The 2004 Silicon Valley Football Classic was a post-season college football bowl game between the Troy Trojans and the Northern Illinois Huskies on December 30, 2004, at Spartan Stadium in San Jose, California. It was the fifth and final time the Silicon Valley Football Classic was played and the final game of the 2004 NCAA Division I-A football season for both teams. Northern Illinois defeated Troy 34-21.

==Background==
For the 2004 bowl season the Silicon Valley Classic had contractual tie-ins with the Western Athletic Conference (WAC) and the Pacific-10 Conference (Pac-10); neither conference had enough bowl-eligible teams. In previous years the SVC had an agreement to take the Pac-10's No. 6 team, but was displaced by the new Emerald Bowl and had to settle for No. 7, if one existed. Organizers obtained permission from the Pac-10 to look elsewhere, and on November 16 announced an agreement with the Mid-American Conference, which had five bowl-eligible teams but as yet only two bowls.

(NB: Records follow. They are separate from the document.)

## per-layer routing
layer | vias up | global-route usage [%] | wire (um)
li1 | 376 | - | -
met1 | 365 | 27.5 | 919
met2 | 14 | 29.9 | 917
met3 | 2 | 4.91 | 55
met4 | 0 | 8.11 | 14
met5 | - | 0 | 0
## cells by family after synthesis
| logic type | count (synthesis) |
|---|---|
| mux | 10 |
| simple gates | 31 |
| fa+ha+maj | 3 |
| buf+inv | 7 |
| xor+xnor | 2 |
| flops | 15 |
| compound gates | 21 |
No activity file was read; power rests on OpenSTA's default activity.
<file path="src/rtl/io_port_endpoint_if.sv">
// ---------------------------------------------------------------------------
// io_port_endpoint_if
//
// Purpose: groups the MMIO word pair and the peripheral command/response
// handshakes of one io_port_endpoint into a single bundle.
//
// Signals:
//   cmd_word      odd-port output word: [15] toggle T, [14:0] opcode
//   data_word     even-port output word: command operand
//   status_word   odd-port input word: endpoint status
//   rsp_word      even-port input word: held peripheral response
//   dev_cmd_valid / dev_cmd_ready / dev_cmd / dev_data
//                 command FIFO head presented to the peripheral
//   dev_rsp_valid / dev_rsp_ready / dev_rsp_data
//                 response handshake from the peripheral
//
// Modports:
//   slave   endpoint side (io_port_endpoint)
//   master  environment side (MMIO controller + peripheral)
// ---------------------------------------------------------------------------
interface io_port_endpoint_if;
    logic [15:0] cmd_word;
    logic [15:0] data_word;
    logic [15:0] status_word;
    logic [15:0] rsp_word;

    logic        dev_cmd_valid;
    logic        dev_cmd_ready;
    logic [14:0] dev_cmd;
    logic [15:0] dev_data;

    logic        dev_rsp_valid;
    logic        dev_rsp_ready;
    logic [15:0] dev_rsp_data;

    modport slave (
        input  cmd_word,
        input  data_word,
        output status_word,
        output rsp_word,
        output dev_cmd_valid,
        input  dev_cmd_ready,
        output dev_cmd,
        output dev_data,
        input  dev_rsp_valid,
        output dev_rsp_ready,
        input  dev_rsp_data
    );

    modport master (
        output cmd_word,
        output data_word,
        input  status_word,
        input  rsp_word,
        input  dev_cmd_valid,
        output dev_cmd_ready,
        input  dev_cmd,
        input  dev_data,
        output dev_rsp_valid,
        input  dev_rsp_ready,
        output dev_rsp_data
    );
endinterface

</file>
<file path="src/rtl/io_port_endpoint.sv">
// ---------------------------------------------------------------------------
// io_port_endpoint
//
// Purpose: device-side end of one MMIO port pair. A new CPU command is
// recognised when the toggle bit of cmd_word differs from the last one seen;
// non-ACK commands are queued in a small FIFO and offered to a peripheral
// over a valid/ready handshake. One peripheral response is captured into a
// holding register and published on rsp_word; status_word reports the
// toggle echo, response-valid, overflow, full, fill count and timeout flag.
//
// Ports:
//   clk     system clock, all state updates on posedge
//   rst_n   asynchronous active-low reset
//   io      io_port_endpoint_if.slave (MMIO words + peripheral handshakes)
//
// Parameters:
//   FIFO_DEPTH      command FIFO entries, power of two in 2..8
//   TIMEOUT_CYCLES  head stall limit, 1..65535 (only with IO_EP_TIMEOUT_EN)
//
// Build option:
//   IO_EP_TIMEOUT_EN  when defined, a head entry stalled for TIMEOUT_CYCLES
//                     cycles is discarded and status_word[7] (tmo) is set.
//                     When undefined, status_word[7] is constant 0 and the
//                     head waits indefinitely.
// ---------------------------------------------------------------------------
module io_port_endpoint #(
    parameter int FIFO_DEPTH     = 4,
    parameter int TIMEOUT_CYCLES = 255
) (
    input  logic              clk,
    input  logic              rst_n,
    io_port_endpoint_if.slave io
);

    localparam int         PW      = $clog2(FIFO_DEPTH);
    localparam logic [3:0] DEPTH_C = 4'(FIFO_DEPTH);

    if (FIFO_DEPTH < 2 || FIFO_DEPTH > 8 || (FIFO_DEPTH & (FIFO_DEPTH - 1)) != 0 ||
        TIMEOUT_CYCLES < 1 || TIMEOUT_CYCLES > 65535) begin : g_param_check
        $error("io_port_endpoint: FIFO_DEPTH or TIMEOUT_CYCLES out of range");
    end

    // Entry layout: {opcode[14:0], operand[15:0]}
    logic [30:0]   mem_q [FIFO_DEPTH];

    logic [PW-1:0] wr_ptr_q, wr_ptr_d;
    logic [PW-1:0] rd_ptr_q, rd_ptr_d;
    logic [3:0]    count_q, count_d;
    logic          last_t_q, last_t_d;
    logic          rsp_valid_q, rsp_valid_d;
    logic          ovf_q, ovf_d;
    logic [15:0]   rsp_q, rsp_d;
    logic [15:0]   status_q, status_d;

    logic          head_valid;
    logic          full;
    logic          new_cmd;
    logic          is_ack;
    logic          enq_req;
    logic          enq_ok;
    logic          deq;
    logic          pop;
    logic          capture;
    logic          drop;
    logic          tmo_bit;

    assign head_valid = (count_q != 4'd0);
    assign full       = (count_q == DEPTH_C);
    assign deq        = head_valid && io.dev_cmd_ready;
    assign pop        = deq || drop;
    assign new_cmd    = (io.cmd_word[15] != last_t_q);
    assign is_ack     = new_cmd && (io.cmd_word[14:0] == 15'd0);
    assign enq_req    = new_cmd && (io.cmd_word[14:0] != 15'd0);
    // A full FIFO still takes a command when its head leaves at the same edge.
    assign enq_ok     = enq_req && (!full || pop);
    assign capture    = io.dev_rsp_valid && !rsp_valid_q;

`ifdef IO_EP_TIMEOUT_EN
    localparam logic [16:0] TMO_C = 17'(TIMEOUT_CYCLES);

    logic [15:0] stall_q, stall_d;
    logic        tmo_q, tmo_d;

    always_comb begin
        drop    = head_valid && !io.dev_cmd_ready && (({1'b0, stall_q} + 17'd1) == TMO_C);
        stall_d = stall_q + 16'd1;
        if (!head_valid || deq || drop) begin
            stall_d = 16'd0;
        end
        tmo_d = tmo_q;
        if (is_ack) begin
            tmo_d = 1'b0;
        end
        if (drop) begin
            tmo_d = 1'b1;
        end
    end

    always_ff @(posedge clk or negedge rst_n) begin
        if (!rst_n) begin
            stall_q <= 16'd0;
            tmo_q   <= 1'b0;
        end else begin
            stall_q <= stall_d;
            tmo_q   <= tmo_d;
        end
    end

    assign tmo_bit = tmo_d;
`else
    assign drop    = 1'b0;
    assign tmo_bit = 1'b0;
`endif

    always_comb begin
        last_t_d    = io.cmd_word[15];
        wr_ptr_d    = wr_ptr_q;
        rd_ptr_d    = rd_ptr_q;
        count_d     = count_q + 4'(enq_ok) - 4'(pop);
        rsp_d       = rsp_q;
        rsp_valid_d = rsp_valid_q;
        ovf_d       = ovf_q;

        if (enq_ok) begin
            wr_ptr_d = wr_ptr_q + PW'(1);
        end
        if (pop) begin
            rd_ptr_d = rd_ptr_q + PW'(1);
        end

        // A capture on the same edge as an ACK wins: the new response stays valid.
        if (capture) begin
            rsp_d       = io.dev_rsp_data;
            rsp_valid_d = 1'b1;
        end else if (is_ack) begin
            rsp_valid_d = 1'b0;
        end

        if (is_ack) begin
            ovf_d = 1'b0;
        end else if (enq_req && !enq_ok) begin
            ovf_d = 1'b1;
        end

        // Status is built from next-state values so it is coherent with the
        // state registers in the same cycle.
        status_d = {last_t_d, rsp_valid_d, ovf_d, (count_d == DEPTH_C),
                    count_d, tmo_bit, 7'd0};
    end

    always_ff @(posedge clk or negedge rst_n) begin
        if (!rst_n) begin
            wr_ptr_q    <= '0;
            rd_ptr_q    <= '0;
            count_q     <= 4'd0;
            last_t_q    <= 1'b0;
            rsp_valid_q <= 1'b0;
            ovf_q       <= 1'b0;
            rsp_q       <= 16'd0;
            status_q    <= 16'd0;
        end else begin
            wr_ptr_q    <= wr_ptr_d;
            rd_ptr_q    <= rd_ptr_d;
            count_q     <= count_d;
            last_t_q    <= last_t_d;
            rsp_valid_q <= rsp_valid_d;
            ovf_q       <= ovf_d;
            rsp_q       <= rsp_d;
            status_q    <= status_d;
        end
    end

    // Storage needs no reset: count_q qualifies every read.
    always_ff @(posedge clk) begin
        if (enq_ok) begin
            mem_q[wr_ptr_q] <= {io.cmd_word[14:0], io.data_word};
        end
    end

    // Head fields read as zero while the FIFO is empty.
    assign io.dev_cmd_valid = head_valid;
    assign io.dev_cmd       = head_valid ? mem_q[rd_ptr_q][30:16] : 15'd0;
    assign io.dev_data      = head_valid ? mem_q[rd_ptr_q][15:0]  : 16'd0;
    assign io.dev_rsp_ready = !rsp_valid_q;
    assign io.status_word   = status_q;
    assign io.rsp_word      = rsp_q;

endmodule
</file>
<file path="src/flat_wrapper.sv">
// flat-port wrapper written by rule: the top's interface ports become plain ports
module io_port_endpoint_flat 
#(
    parameter int FIFO_DEPTH     = 4,
    parameter int TIMEOUT_CYCLES = 255
)
  (clk, rst_n, io_cmd_word, io_data_word, io_status_word, io_rsp_word, io_dev_cmd_valid, io_dev_cmd_ready, io_dev_cmd, io_dev_data, io_dev_rsp_valid, io_dev_rsp_ready, io_dev_rsp_data);
  io_port_endpoint_if io_i ();
  input  logic clk;
  input  logic rst_n;
  input wire logic [$bits(io_i.cmd_word)-1:0] io_cmd_word;
  input wire logic [$bits(io_i.data_word)-1:0] io_data_word;
  output wire logic [$bits(io_i.status_word)-1:0] io_status_word;
  output wire logic [$bits(io_i.rsp_word)-1:0] io_rsp_word;
  output wire logic [$bits(io_i.dev_cmd_valid)-1:0] io_dev_cmd_valid;
  input wire logic [$bits(io_i.dev_cmd_ready)-1:0] io_dev_cmd_ready;
  output wire logic [$bits(io_i.dev_cmd)-1:0] io_dev_cmd;
  output wire logic [$bits(io_i.dev_data)-1:0] io_dev_data;
  input wire logic [$bits(io_i.dev_rsp_valid)-1:0] io_dev_rsp_valid;
  output wire logic [$bits(io_i.dev_rsp_ready)-1:0] io_dev_rsp_ready;
  input wire logic [$bits(io_i.dev_rsp_data)-1:0] io_dev_rsp_data;
  assign io_i.cmd_word = io_cmd_word;
  assign io_i.data_word = io_data_word;
  assign io_status_word = io_i.status_word;
  assign io_rsp_word = io_i.rsp_word;
  assign io_dev_cmd_valid = io_i.dev_cmd_valid;
  assign io_i.dev_cmd_ready = io_dev_cmd_ready;
  assign io_dev_cmd = io_i.dev_cmd;
  assign io_dev_data = io_i.dev_data;
  assign io_i.dev_rsp_valid = io_dev_rsp_valid;
  assign io_dev_rsp_ready = io_i.dev_rsp_ready;
  assign io_i.dev_rsp_data = io_dev_rsp_data;
  io_port_endpoint #(.FIFO_DEPTH(FIFO_DEPTH), .TIMEOUT_CYCLES(TIMEOUT_CYCLES)) u_core (.clk(clk), .rst_n(rst_n), .io(io_i));
endmodule
</file>
`config.mk`:
```
export PLATFORM = sky130hd
export DESIGN_NAME = control_unit_flat
export DESIGN_NICKNAME = d
export VERILOG_FILES = /design/src/rtl/control_unit_if.sv /design/src/rtl/control_unit.sv /design/src/flat_wrapper.sv
export SDC_FILE = /design/constraint.sdc
export NUM_CORES = 1
export LEC_CHECK = 0
export CAP_MARGIN = 20
export CORE_MARGIN = 4
export CORE_UTILIZATION = 39
export DETAILED_ROUTE_END_ITERATION = 12
export GPL_TIMING_DRIVEN = 0
export PLACE_DENSITY = 0.8
export REMOVE_ABC_BUFFERS = 1
export SLEW_MARGIN = 40
export SYNTH_ARGS = -nofsm -noshare
export SYNTH_HDL_FRONTEND = slang
export SYNTH_SLANG_ARGS = --single-unit
```
`constraint.sdc`:
```
create_clock -name clk -period 1.5 [get_ports clk]
set_input_delay 0.15 -clock clk [delete_from_list [all_inputs] [get_ports clk]]
set_output_delay 0.15 -clock clk [all_outputs]
set_load 0.02 [all_outputs]
```
## src/rtl/sync_fifo.sv

```systemverilog
// Single-clock FIFO with registered read data, per-request handshake pulses
// (write acknowledge, overflow, underflow) and count-derived level flags.
`timescale 1ns/1ps
module sync_fifo #(
    parameter int FIFO_WIDTH = 16,
    parameter int FIFO_DEPTH = 8    // power of two, >= 4, so pointers wrap naturally
) (
    input  logic                  clk,
    input  logic                  rst,
    input  logic [FIFO_WIDTH-1:0] data_in,
    input  logic                  wr_en,
    input  logic                  rd_en,
    output logic [FIFO_WIDTH-1:0] data_out,
    output logic                  wr_ack,
    output logic                  overflow,
    output logic                  underflow,
    output logic                  full,
    output logic                  empty,
    output logic                  almostfull,
    output logic                  almostempty
);

    localparam int AW = $clog2(FIFO_DEPTH);
    localparam int CW = AW + 1;

    logic [FIFO_WIDTH-1:0] mem [FIFO_DEPTH];

    logic [AW-1:0]         wr_ptr_q,    wr_ptr_d;
    logic [AW-1:0]         rd_ptr_q,    rd_ptr_d;
    logic [CW-1:0]         count_q,     count_d;
    logic [FIFO_WIDTH-1:0] data_out_q,  data_out_d;
    logic                  wr_ack_q,    wr_ack_d;
    logic                  overflow_q,  overflow_d;
    logic                  underflow_q, underflow_d;

    logic                  wr_accept;
    logic                  rd_accept;

    // Level flags come straight from the registered count, so they move in
    // the same cycle as count with no extra register stage.
    assign full        = (count_q == CW'(FIFO_DEPTH));
    assign empty       = (count_q == '0);
    assign almostfull  = (count_q == CW'(FIFO_DEPTH - 1));
    assign almostempty = (count_q == CW'(1));

    // A write into a full FIFO and a read from an empty one are rejected;
    // everything else (including simultaneous read and write) is accepted.
    assign wr_accept = wr_en & ~full;
    assign rd_accept = rd_en & ~empty;

    assign data_out  = data_out_q;
    assign wr_ack    = wr_ack_q;
    assign overflow  = overflow_q;
    assign underflow = underflow_q;

    // Next-state for pointers, count, read data and the per-request pulses.
    always_comb begin
        wr_ptr_d    = wr_ptr_q;
        rd_ptr_d    = rd_ptr_q;
        count_d     = count_q;
        data_out_d  = data_out_q;
        wr_ack_d    = wr_accept;
        overflow_d  = wr_en & full;
        underflow_d = rd_en & empty;

        if (wr_accept) begin
            wr_ptr_d = wr_ptr_q + AW'(1);
        end
        if (rd_accept) begin
            rd_ptr_d   = rd_ptr_q + AW'(1);
            data_out_d = mem[rd_ptr_q];
        end

        case ({wr_accept, rd_accept})
            2'b10:   count_d = count_q + CW'(1);
            2'b01:   count_d = count_q - CW'(1);
            default: count_d = count_q;
        endcase
    end

    // Control and output registers; reset discards queued data at once.
    always_ff @(posedge clk or posedge rst) begin
        if (rst) begin
            wr_ptr_q    <= '0;
            rd_ptr_q    <= '0;
            count_q     <= '0;
            data_out_q  <= '0;
            wr_ack_q    <= 1'b0;
            overflow_q  <= 1'b0;
            underflow_q <= 1'b0;
        end else begin
            wr_ptr_q    <= wr_ptr_d;
            rd_ptr_q    <= rd_ptr_d;
            count_q     <= count_d;
            data_out_q  <= data_out_d;
            wr_ack_q    <= wr_ack_d;
            overflow_q  <= overflow_d;
            underflow_q <= underflow_d;
        end
    end

    // Storage array, never cleared; stale words cannot be read once count is zero.
    always_ff @(posedge clk) begin
        if (wr_accept && !rst) begin
            mem[wr_ptr_q] <= data_in;
        end
    end

endmodule

```

## config.mk

```make
export PLATFORM = sky130hd
export DESIGN_NAME = sync_fifo
export DESIGN_NICKNAME = d
export VERILOG_FILES = /design/src/rtl/sync_fifo.sv
export SDC_FILE = /design/constraint.sdc
export NUM_CORES = 1
export LEC_CHECK = 0
export BUFFER_PORTS_ARGS = -buffer_cell sky130_fd_sc_hd__buf_2
export CORE_MARGIN = 4
export CORE_UTILIZATION = 29
export CTS_BUF_LIST = sky130_fd_sc_hd__clkbuf_4
export DETAILED_ROUTE_END_ITERATION = 8
export GPL_ROUTABILITY_DRIVEN = 1
export GPL_TIMING_DRIVEN = 1
export PLACE_DENSITY = 0.52
export SLEW_MARGIN = 5
export SYNTH_ARGS = -nofsm -noshare
export SYNTH_HDL_FRONTEND = slang
export SYNTH_SLANG_ARGS = --single-unit
```

## constraint.sdc

```tcl
create_clock -name clk -period 4.1 [get_ports clk]
set_input_delay 0.41 -clock clk [delete_from_list [all_inputs] [get_ports clk]]
set_output_delay 0.41 -clock clk [all_outputs]
set_load 0.02 [all_outputs]
```

==> metrics.txt <==
# TYPE chip_impl_metric gauge
chip_impl_metric{name="stdcell_count",unit=""} 706
chip_impl_metric{name="power.clock.fraction",unit=""} 0.230
chip_impl_info{name="critPathKind",value="reg2out"} 1
chip_impl_metric{name="report.final.setup_viol",unit=""} 0
chip_impl_metric{name="syn_inst",unit=""} 362
chip_impl_metric{name="post-route-period-util",unit=""} 0.5916
chip_impl_metric{name="worst-r2r-setup-slack",unit="ns"} 1.86
chip_impl_metric{name="finalClockSkew",unit="ns"} 0.01818
chip_impl_metric{name="portBuffers",unit=""} 42
chip_impl_metric{name="timing_max_transition_violations_final",unit=""} 0
chip_impl_info{name="synth_top_flop_cell",value="edfxtp_1"} 1
chip_impl_metric{name="post_route_cells_drive_above_1_share",unit=""} 0.3070
chip_impl_metric{name="synth-warning-count",unit=""} 0
chip_impl_metric{name="grt_remaining_overflow",unit=""} 0
chip_impl_metric{name="drc",unit=""} 0
chip_impl_metric{name="cts_setup_buffers",unit=""} 0
chip_impl_metric{name="critical_path.max_fanout",unit=""} 19
chip_impl_metric{name="start_util",unit=""} 0.2968
chip_impl_metric{name="grt_pass1_vias",unit=""} 3561
chip_impl_info{name="post_synth_most_frequent_cells",value="edfxtp_1 (128), mux2i_1 (33), dfrtp_1 (29), mux2_2 (23), o21ai_0 (17)"} 1
chip_impl_info{name="yosys.cell_count.top_type",value="edfxtp_1"} 1
chip_impl_metric{name="clk_latency",unit="ns"} 0.54
chip_impl_metric{name="synth_top_area_share",unit=""} 0.6103
chip_impl_metric{name="area_growth_syn_to_layout",unit="%"} 14.28
chip_impl_metric{name="grt_pass1_wl",unit="um"} 21070
chip_impl_metric{name="slew-limit-headroom",unit=""} 0.3200
chip_impl_metric{name="worst-endpoint-required",unit="ns"} 3.69
chip_impl_metric{name="post_synth.cell_area_avg",unit="um^2"} 17.40
chip_impl_info{name="yosys.area.top_type",value="edfxtp_1"} 1
chip_impl_metric{name="fin_nets",unit=""} 443
chip_impl_metric{name="vdd_ir_drop_max",unit="mV"} 0.2287
chip_impl_metric{name="cts_made_buffers",unit=""} 17
chip_impl_metric{name="dpl.cell_count",unit=""} 673
chip_impl_metric{name="pwr-share-seq",unit=""} 0.458
chip_impl_metric{name="netlist-cell-type-count",unit=""} 31
chip_impl_metric{name="power.share.switching",unit=""} 0.3339
chip_impl_metric{name="fin_tns_setup",unit="ns"} 0
chip_impl_metric{name="grt_start_max_net_pins",unit=""} 42
chip_impl_metric{name="drt.antenna.violating_nets",unit=""} 0
chip_impl_metric{name="die_h",unit="um"} 155.4
chip_impl_metric{name="synth_enable_flop_cells",unit=""} 128
chip_impl_metric{name="power.combinational.fraction",unit=""} 0.311
chip_impl_metric{name="power.internal",unit="mW"} 3.154
chip_impl_metric{name="syn_nets",unit=""} 388
chip_impl_metric{name="ctsHtreeMaxLevel",unit=""} 4
chip_impl_metric{name="die-width",unit="um"} 155.4
chip_impl_metric{name="switching_power",unit="mW"} 1.581
chip_impl_metric{name="cts_hold_repair.buffers",unit=""} 0
chip_impl_metric{name="timing.final.hold_violations",unit=""} 0
chip_impl_metric{name="vias",unit=""} 3348
chip_impl_metric{name="cts_sinks",unit=""} 157
chip_impl_metric{name="synthesis.area",unit="mm^2"} 0.006299
chip_impl_metric{name="final_cell_area",unit="mm^2"} 0.007198
chip_impl_metric{name="utilization",unit=""} 0.3392
chip_impl_metric{name="placed_wire_length_estimate_after_detailed_placement",unit="um"} 7917
chip_impl_metric{name="grt_antenna_before_repair",unit=""} 1
chip_impl_metric{name="synth-seq-area-share",unit=""} 0.7255
chip_impl_metric{name="placementRows",unit=""} 53
chip_impl_metric{name="register_bit_total_from_synthesis",unit=""} 157
chip_impl_info{name="yosys-top-cells-area",value="edfxtp_1 (61%), dfrtp_1 (12%), mux2i_1 (5.2%), mux2_2 (4.1%), o31ai_2 (3.2%)"} 1
chip_impl_metric{name="wl",unit="um"} 13900
chip_impl_metric{name="finalCriticalPeriod",unit="ns"} 2.425
chip_impl_metric{name="cap_violations",unit=""} 0
chip_impl_metric{name="total_leakage_power",unit="nW"} 2.585
chip_impl_metric{name="via_per_inst",unit=""} 4.742
chip_impl_metric{name="place_ws",unit="ns"} 1.880
chip_impl_metric{name="groute.usage.overall",unit=""} 0.1187
chip_impl_metric{name="worst_slew_pin_slew",unit="ns"} 1.020
chip_impl_metric{name="die-area",unit="mm^2"} 0.02414
chip_impl_metric{name="fin_ws",unit="ns"} 1.675
chip_impl_info{name="tritoncts",value="built"} 1
chip_impl_info{name="reg2reg_from",value="count_q[0]$_DFFE_PP0P_"} 1
chip_impl_info{name="r2r_end",value="count_q[3]$_DFFE_PP0P_"} 1
chip_impl_metric{name="power.density_cell_area",unit="mW/mm^2"} 657.7
chip_impl_metric{name="synth_async_sr_flop_share",unit=""} 0.1847
chip_impl_metric{name="clock_tree.buffer_depth",unit=""} 2
chip_impl_info{name="status",value="completed"} 1
chip_impl_info{name="worst_setup_path_startpoint",value="count_q[0]$_DFFE_PP0P_"} 1
chip_impl_info{name="cts_root_buf",value="clkbuf_4"} 1
chip_impl_info{name="min_path_type",value="in2async"} 1
chip_impl_info{name="unrepaired_setup_endpoints_after_global_routing",value="false"} 1
chip_impl_metric{name="ff2ff_path_depth",unit=""} 8
chip_impl_metric{name="post_dp_cell_area",unit="mm^2"} 0.006850
chip_impl_metric{name="worst_path_arrival",unit="ns"} 2.02
chip_impl_metric{name="place.gp.congestion",unit=""} 0.6912
chip_impl_info{name="worst_setup_path_end_kind",value="primary output"} 1
chip_impl_metric{name="post_cts.resized_instances",unit=""} 0
chip_impl_metric{name="clk_pin_slew_worst_paths",unit="ns"} 0.13
chip_impl_info{name="start_kind",value="flop"} 1
chip_impl_metric{name="max_freq",unit="MHz"} 412.3
chip_impl_metric{name="n_fill_cell",unit=""} 2073
chip_impl_metric{name="first_pass_iters",unit=""} 6
chip_impl_metric{name="routedWlPerCell",unit="um"} 19.69
chip_impl_metric{name="initialDrtViolationCount",unit=""} 167
chip_impl_metric{name="placeableCoreArea",unit="mm^2"} 0.02122
chip_impl_metric{name="floorplan.io_pins",unit=""} 43
chip_impl_info{name="timing.critical_path.to",value="empty"} 1
critical path, cell delays in order (launching register included):
cell     delay, ns
dfrtp_1       0.46
inv_1         0.08
ha_1          0.19
nor3b_2       0.18
buf_4         0.32
buf_2         0.23
through the flow:
stage / power [mW] / hold WS (ns)
floorplan: 3.267 / 0.4846
global placement: 3.666 / 0.5147
detailed placement: 3.712 / 0.5210
CTS: 4.799 / 0.008440
global route: 5.009 / 0.008702
finish: 4.734 / 0.04959
power groups by stage:
| stage | Sequential, mW | Clock (mW) | Combinational, mW |
|---|---|---|---|
| 3_3_place_gp | 2.20 | 0 | 1.47 |
| 6_report | 2.17 | 1.09 | 1.47 |
| 3_5_place_dp | 2.21 | 0 | 1.50 |
| 5_1_grt | 2.20 | 1.20 | 1.61 |
| 2_1_floorplan | 2.21 | 0 | 1.05 |
| 4_1_cts | 2.17 | 1.12 | 1.50 |
registers in the layout (all words and copies together) (netlist names):
register and count:
wr_ack 1, mem 128, underflow 1, count_q 4
overflow 1, rd_ptr_q 3, data_out 16, wr_ptr_q 3
worst min-delay path by stage:
stage / endpoint / slack, ns / startpoint / cells after the start
floorplan: wr_ptr_q[0]$_DFFE_PP0P_ / 0.48 / wr_ptr_q[0]$_DFFE_PP0P_ / 1
global placement: wr_ptr_q[0]$_DFFE_PP0P_ / 0.51 / wr_ptr_q[0]$_DFFE_PP0P_ / 1
detailed placement: wr_ptr_q[0]$_DFFE_PP0P_ / 0.52 / wr_ptr_q[0]$_DFFE_PP0P_ / 1
CTS: rd_ptr_q[1]$_DFFE_PP0P_ / 0.008 / rst / 3
global route: rd_ptr_q[1]$_DFFE_PP0P_ / 0.009 / rst / 3
finish: rd_ptr_q[1]$_DFFE_PP0P_ / 0.05 / rst / 3
cell usage in the layout, fill, tap and decap left out, drive strengths merged, types with 8 or more instances in the layout:
| master | Yosys | layout |
|---|---|---|
| dfrtp | 29 | 29 |
| o21ai | 17 | 17 |
| inv | 7 | 8 |
| buf | 15 | 54 |
| o31ai | 16 | 16 |
| mux2 | 34 | 34 |
| nor2 | 10 | 10 |
| o22ai | 16 | 16 |
| clkbuf | 3 | 20 |
| a22o | 16 | 16 |
| edfxtp | 128 | 128 |
| mux2i | 33 | 33 |
cells by family after synthesis:
group                    count (synthesis)  synth area share
XOR/XNOR                                 8           0.01112
flip-flops                             157            0.7255
multiplexers                            67            0.1132
AND/OR/NAND/NOR                         33           0.02880
buffers and inverters                   25           0.02463
AO/OA/AOI/OAI                           66           0.08482
adder cells (fa/ha/maj)                  6           0.01192
metal layers:
layer / share of wire / GRT usage / vias up / wire length [um]
met5: 0 / 0 / - / 0
met4: 0.017 / 0.04168 / 0 / 242
met3: 0.044 / 0.03366 / 16 / 608
met2: 0.49 / 0.1953 / 80 / 6807
met1: 0.45 / 0.1500 / 1733 / 6245
li1: - / - / 1519 / -
area by class of cell:
cell class,count,area (um^2),share of cell area
flip-flops and latches,157,4571,0.6350
multi-input cells,180,1597,0.2218
well taps,275,344.1,0.04780
repair buffers,54,312.8,0.04346
clock inverters,12,195.2,0.02712
clock buffers,20,150.1,0.02086
inverters,7,26.28,0.003650
diodes,1,2.502,0.0003476
Power figures use the tool's default switching activity.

Since the beginning of the bowl in 2000, the Fresno State Bulldogs represented the WAC. Although the SVC invited Fresno State back, the Bulldogs opted for the MPC Computers Bowl, where they would face #18-ranked Virginia from the ACC. Left without a WAC team, organizers turned to the Troy Trojans of the Sun Belt Conference. Troy had never played in a bowl game before, having just moved up to Division I in 2001 and joined the Sun Belt in 2004.

==Game summary==
- Troy - McDowell 1 yard touchdown run (Whibbs kick), 1st 10:41 (9-78, 4:19)
- Troy - Richardson 23 yard touchdown pass from McDowell (Whibbs kick), 1st 6:05 (8-73, 2:51)
- Northern Illinois - Wolfe 50 yard touchdown run (Nendick kick), 1st 4:46 (3-73, 1:19)
- Northern Illinois - Haldi 1 yard touchdown run (Nendick kick), 1st 1:15 (5-28, 1:46)
- Northern Illinois - Nendick 30 yard field goal, 2nd 9:49 (4-1, 1:35)
- Northern Illinois - Haldi 1 yard touchdown run (Nendick kick), 2nd 0:34 (7-56, 2:45)
- Northern Illinois - Nendick 39 yard field goal, 3rd 7:50 (9-46, 3:35)
- Northern Illinois - Harris 3 yard touchdown run (Nendick kick), 4th 14:30 (11-70, 6:37)
- Troy - McDowell 4 yard touchdown run (Whibbs kick), 4th 10:50 (9-82, 3:40)

Rain could not stop the Huskies from scoring 34 straight points after trailing 14-0 early in the first quarter. Northern Illinois rushed for 213 yards (as opposed to Troy's 170) while passing for 146 yards to the 122 yards of the Trojans. NIU had the ball for 32:08 of the game. Josh Hadli threw 8-of-24 for 146 yards while rushing for 11 yards on 5 carries. For Troy, DeWhitt Betterson rushed for 150 yards on 25 carries.